Image Credit: Albert L. Ortega/PR Photos; Chris Hatcher/PR PhotosQuincy Jones does not like being compared to Kanye West. In a recent Us magazine interview, a reporter dared to utter the words, “Kanye West is similar to you in that he’s the producer everybody wants to work with in the last decade…” The famed producer’s retort: “How, man? No way. Did he write for a symphony orchestra? Does he write for a jazz orchestra? Come on, man. He’s just a rapper. There’s no comparison.” Ouch.

“I’m not putting him down or making a judgment or anything, but we come from two different sides of the planet,” Jones continued. “I spent 28 years learning my first skill. I don’t rap. It’s not the same thing. A producer has to have some sort of skills that enable him to be a producer. It’s totally different to know what to do with 16 woodwinds you know from piccolos down to bass clarinet. It’s a whole different mindset. No comparison. None.”
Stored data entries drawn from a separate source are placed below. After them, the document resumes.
**src/rtl/wb_port_arbiter.sv**
```systemverilog
// wb_port_arbiter: arbitrates the WB-stage regfile write port between the pipeline and a 2-entry aux result FIFO.
// Optional starvation limiter enabled by defining WB_ARB_STARVE_EN.
module wb_port_arbiter #(
    parameter int STARVE_LIMIT = 4
) (
    input  logic        clk,
    input  logic        rst_n,
    input  logic        pipe_valid_in,
    input  logic [3:0]  pipe_we_in,
    input  logic [4:0]  pipe_wnum_in,
    input  logic [31:0] pipe_wdata_in,
    input  logic [31:0] pipe_pc_in,
    output logic        pipe_stall_out,
    input  logic        aux_valid_in,
    output logic        aux_ready_out,
    input  logic [4:0]  aux_wnum_in,
    input  logic [31:0] aux_wdata_in,
    input  logic [31:0] aux_pc_in,
    input  logic        flush_in,
    output logic [3:0]  rf_we_out,
    output logic [4:0]  rf_wnum_out,
    output logic [31:0] rf_wdata_out,
    output logic [31:0] rf_pc_out,
    output logic        rf_src_out
);
    logic [4:0]  f_wnum  [2];
    logic [31:0] f_wdata [2];
    logic [31:0] f_pc    [2];
    logic        rd_ptr, wr_ptr;
    logic [1:0]  count;
    logic        pipe_need, nonempty, hazard, starve_hit, grant_aux, grant_pipe, push;

    assign aux_ready_out = count != 2'd2;
    assign nonempty      = count != 2'd0;
    assign pipe_need     = pipe_valid_in && pipe_we_in != 4'd0 && pipe_wnum_in != 5'd0;
    assign push          = aux_valid_in && aux_ready_out && !flush_in;

    // Only entries already stored are compared; a same-cycle push is seen next cycle.
    always_comb begin
        hazard = pipe_need && ((count == 2'd2 && (f_wnum[0] == pipe_wnum_in || f_wnum[1] == pipe_wnum_in))
                 || (count == 2'd1 && f_wnum[rd_ptr] == pipe_wnum_in));
        grant_aux      = !flush_in && nonempty && (hazard || starve_hit || !pipe_need);
        grant_pipe     = !flush_in && pipe_need && !grant_aux;
        pipe_stall_out = !flush_in && pipe_need && grant_aux;
    end

`ifdef WB_ARB_STARVE_EN
    localparam logic [3:0] LIMIT = 4'(STARVE_LIMIT);
    logic [3:0] starve_cnt;

    assign starve_hit = nonempty && starve_cnt == LIMIT;

    always_ff @(posedge clk) begin
        if (!rst_n || flush_in || !nonempty || grant_aux)
            starve_cnt <= 4'd0;
        else if (starve_cnt != LIMIT)
            starve_cnt <= starve_cnt + 4'd1;
    end
`else
    localparam logic [3:0] unused_limit = 4'(STARVE_LIMIT);
    assign starve_hit = 1'b0;
`endif

    always_ff @(posedge clk) begin
        if (!rst_n) begin
            rd_ptr <= 1'b0;
            wr_ptr <= 1'b0;
            count  <= 2'd0;
            for (int i = 0; i < 2; i++) begin
                f_wnum[i]  <= 5'd0;
                f_wdata[i] <= 32'd0;
                f_pc[i]    <= 32'd0;
            end
        end else if (flush_in) begin
            rd_ptr <= 1'b0;
            wr_ptr <= 1'b0;
            count  <= 2'd0;
        end else begin
            if (push) begin
                f_wnum[wr_ptr]  <= aux_wnum_in;
                f_wdata[wr_ptr] <= aux_wdata_in;
                f_pc[wr_ptr]    <= aux_pc_in;
                wr_ptr          <= ~wr_ptr;
            end
            if (grant_aux)
                rd_ptr <= ~rd_ptr;
            count <= count + {1'b0, push} - {1'b0, grant_aux};
        end
    end

    always_ff @(posedge clk) begin
        if (!rst_n) begin
            rf_we_out    <= 4'd0;
            rf_wnum_out  <= 5'd0;
            rf_wdata_out <= 32'd0;
            rf_pc_out    <= 32'd0;
            rf_src_out   <= 1'b0;
        end else if (grant_pipe) begin
            rf_we_out    <= pipe_we_in;
            rf_wnum_out  <= pipe_wnum_in;
            rf_wdata_out <= pipe_wdata_in;
            rf_pc_out    <= pipe_pc_in;
            rf_src_out   <= 1'b0;
        end else if (grant_aux) begin
            // Aux writes to r0 are drained from the FIFO but never reach the regfile.
            rf_we_out    <= f_wnum[rd_ptr] == 5'd0 ? 4'd0 : 4'hf;
            rf_wnum_out  <= f_wnum[rd_ptr];
            rf_wdata_out <= f_wdata[rd_ptr];
            rf_pc_out    <= f_pc[rd_ptr];
            rf_src_out   <= 1'b1;
        end else begin
            rf_we_out    <= 4'd0;
        end
    end
endmodule

```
With all due respect, I wonder how closely Jones has been listening if he really thinks Kanye West is “just a rapper.” West first became known for his remarkable talents as a producer. Opinions may vary on the quality of his lyrics, but it’s just not credible to deny that the man is an expert behind the studio boards. He actually does know what to do with 16 woodwinds, believe it or not!
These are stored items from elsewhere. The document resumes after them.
module game_state_ctrl
    import game_pkg::*;
#(
    parameter int unsigned SYNC_CYCLES = 1_000_000,
    parameter int unsigned SYNC_W      = 21,
    parameter int unsigned RND_W       = 5,
    parameter int unsigned HOLD_CYCLES = 65_000_000,
    parameter int unsigned HOLD_W      = 27,
    parameter logic [7:0]  TX_LEFT     = 8'hC8,
    parameter logic [7:0]  TX_RIGHT    = 8'h28,
    parameter logic [7:0]  TX_START    = 8'h48,
    parameter logic [7:0]  TX_IDLE     = 8'h08
) (
    input  logic             clk,
    input  logic             rst,
    input  logic             left_clicked,
    input  logic             right_clicked,
    input  logic             solo_enable,
    input  logic             connect_corrected,
    input  logic             enemy_shooter,
    input  logic             game_starts,
    input  logic             match_end,
    input  logic             match_result,
    input  logic             end_gk,
    input  logic             end_sh,
    input  logic             back_to_start,
    output logic [7:0]       data_to_transmit,
    output g_state           game_state,
    output g_mode            game_mode,
    output logic [RND_W-1:0] round_cnt,
    output logic             state_changed
);
    localparam logic [SYNC_W-1:0] SYNC_MAX = SYNC_W'(SYNC_CYCLES);

    g_state            next_state;
    g_state            prev_state;
    logic              solo;
    logic              settled;
    logic              round_inc;
    logic              hold_done;
    logic [SYNC_W-1:0] settle_cnt;

`ifdef AUTO_RETURN_EN
    localparam logic [HOLD_W-1:0] HOLD_LAST = HOLD_W'(HOLD_CYCLES - 1);
    logic [HOLD_W-1:0] hold_cnt;
    assign hold_done = (hold_cnt == HOLD_LAST);
`else
    // No timer in this build; the expression only keeps the hold parameters referenced and is always 0.
    assign hold_done = (HOLD_W == 0) && (HOLD_CYCLES == 0);
`endif

    // In START the switch decides the mode immediately, so a click in the same cycle is honoured.
    always_comb begin
        solo       = (game_state == START) ? solo_enable : (game_mode == SOLO);
        settled    = (settle_cnt == SYNC_MAX);
        next_state = game_state;
        round_inc  = 1'b0;
        if (!solo && !connect_corrected) begin
            next_state = START;
        end else begin
            case (game_state)
                START: begin
                    if (solo) begin
                        if (left_clicked) next_state = KEEPER;
                    end else if (settled && game_starts) begin
                        next_state = enemy_shooter ? SHOOTER : KEEPER;
                    end
                end
                KEEPER: begin
                    if (match_end) begin
                        next_state = match_result ? WINNER : LOSER;
                        round_inc  = solo;
                    end else if (!solo && end_gk) begin
                        next_state = SHOOTER;
                        round_inc  = 1'b1;
                    end
                end
                SHOOTER: begin
                    if (solo) begin
                        next_state = START;
                    end else if (match_end) begin
                        next_state = match_result ? WINNER : LOSER;
                    end else if (end_sh) begin
                        next_state = KEEPER;
                        round_inc  = 1'b1;
                    end
                end
                WINNER, LOSER: begin
                    if (right_clicked || back_to_start || hold_done) next_state = START;
                end
                default: next_state = START;
            endcase
        end
    end

    always_ff @(posedge clk) begin
        if (!rst) begin
            game_state       <= START;
            prev_state       <= START;
            game_mode        <= MULTI;
            data_to_transmit <= 8'h00;
            round_cnt        <= '0;
            state_changed    <= 1'b0;
            settle_cnt       <= '0;
`ifdef AUTO_RETURN_EN
            hold_cnt         <= '0;
`endif
        end else begin
            game_state    <= next_state;
            prev_state    <= game_state;
            state_changed <= (game_state != prev_state);
            if (game_state == START) game_mode <= solo_enable ? SOLO : MULTI;

            if (next_state == START) begin
                round_cnt <= '0;
            end else if (round_inc && !(&round_cnt)) begin
                round_cnt <= round_cnt + 1'b1;
            end

            if (!solo && connect_corrected && (game_state == START)) begin
                if (!settled) settle_cnt <= settle_cnt + 1'b1;
            end else begin
                settle_cnt <= '0;
            end

`ifdef AUTO_RETURN_EN
            if (((game_state == WINNER) || (game_state == LOSER)) &&
                ((next_state == WINNER) || (next_state == LOSER))) begin
                hold_cnt <= hold_cnt + 1'b1;
            end else begin
                hold_cnt <= '0;
            end
`endif

            if (left_clicked)       data_to_transmit <= TX_LEFT;
            else if (right_clicked) data_to_transmit <= TX_RIGHT;
            else if (game_starts)   data_to_transmit <= TX_START;
            else                    data_to_transmit <= TX_IDLE;
        end
    end
endmodule


===== config.mk =====
export PLATFORM = sky130hd
export DESIGN_NAME = game_state_ctrl
export DESIGN_NICKNAME = d
export VERILOG_FILES = /design/src/rtl/game_state_ctrl.sv
export SDC_FILE = /design/constraint.sdc
export NUM_CORES = 1
export LEC_CHECK = 0
export ABC_AREA = 1
export BUFFER_PORTS_ARGS = -buffer_cell sky130_fd_sc_hd__buf_2
export CORE_MARGIN = 4
export CORE_UTILIZATION = 30
export DETAILED_ROUTE_END_ITERATION = 10
export SLEW_MARGIN = 20
export SYNTH_ARGS = -nofsm -noshare
export SYNTH_HDL_FRONTEND = slang
export SYNTH_SLANG_ARGS = --single-unit

===== constraint.sdc =====
create_clock -name clk -period 2.21 [get_ports clk]
set_clock_uncertainty 0.15 [all_clocks]
set_input_delay 0.221 -clock clk [delete_from_list [all_inputs] [get_ports clk]]
set_output_delay 0.221 -clock clk [all_outputs]
set_load 0.02 [all_outputs]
Jones later posted a more conciliatory note on his website (h/t Stereogum). “I’d appreciate it if people didn’t take my comments about Kanye West (@KanyeWest) or anyone else for that matter out of context to contrive a story,” he wrote. “I have nothing but respect for my little brother Kanye and what he has achieved in his young career and I look forward to watching his evolution as an artist. There is a reason why we put him on the new We Are The World 25 for Haiti — he’s a great rapper. But having been in the music business for more than 60 years and having been fortunate to accomplish what I have over that time, it’s not unreasonable to put a comparison of Kanye at this time in his career and myself into the proper perspective. This is not dissing Kanye, this is simply trying to express that I’m not a rapper! I don’t need to take anyone else’s props away from them. Let’s all just try and keep the record straight.”

That makes a lot more sense. I’ll forgive the 77-year-old legend for being a little crotchety about rap music, however wrong he is. And he’s right that West needs to keep doing great work for another decade or two before his discography is truly comparable to Jones’, in terms of sheer longevity if nothing else. Kanye himself might well agree about that.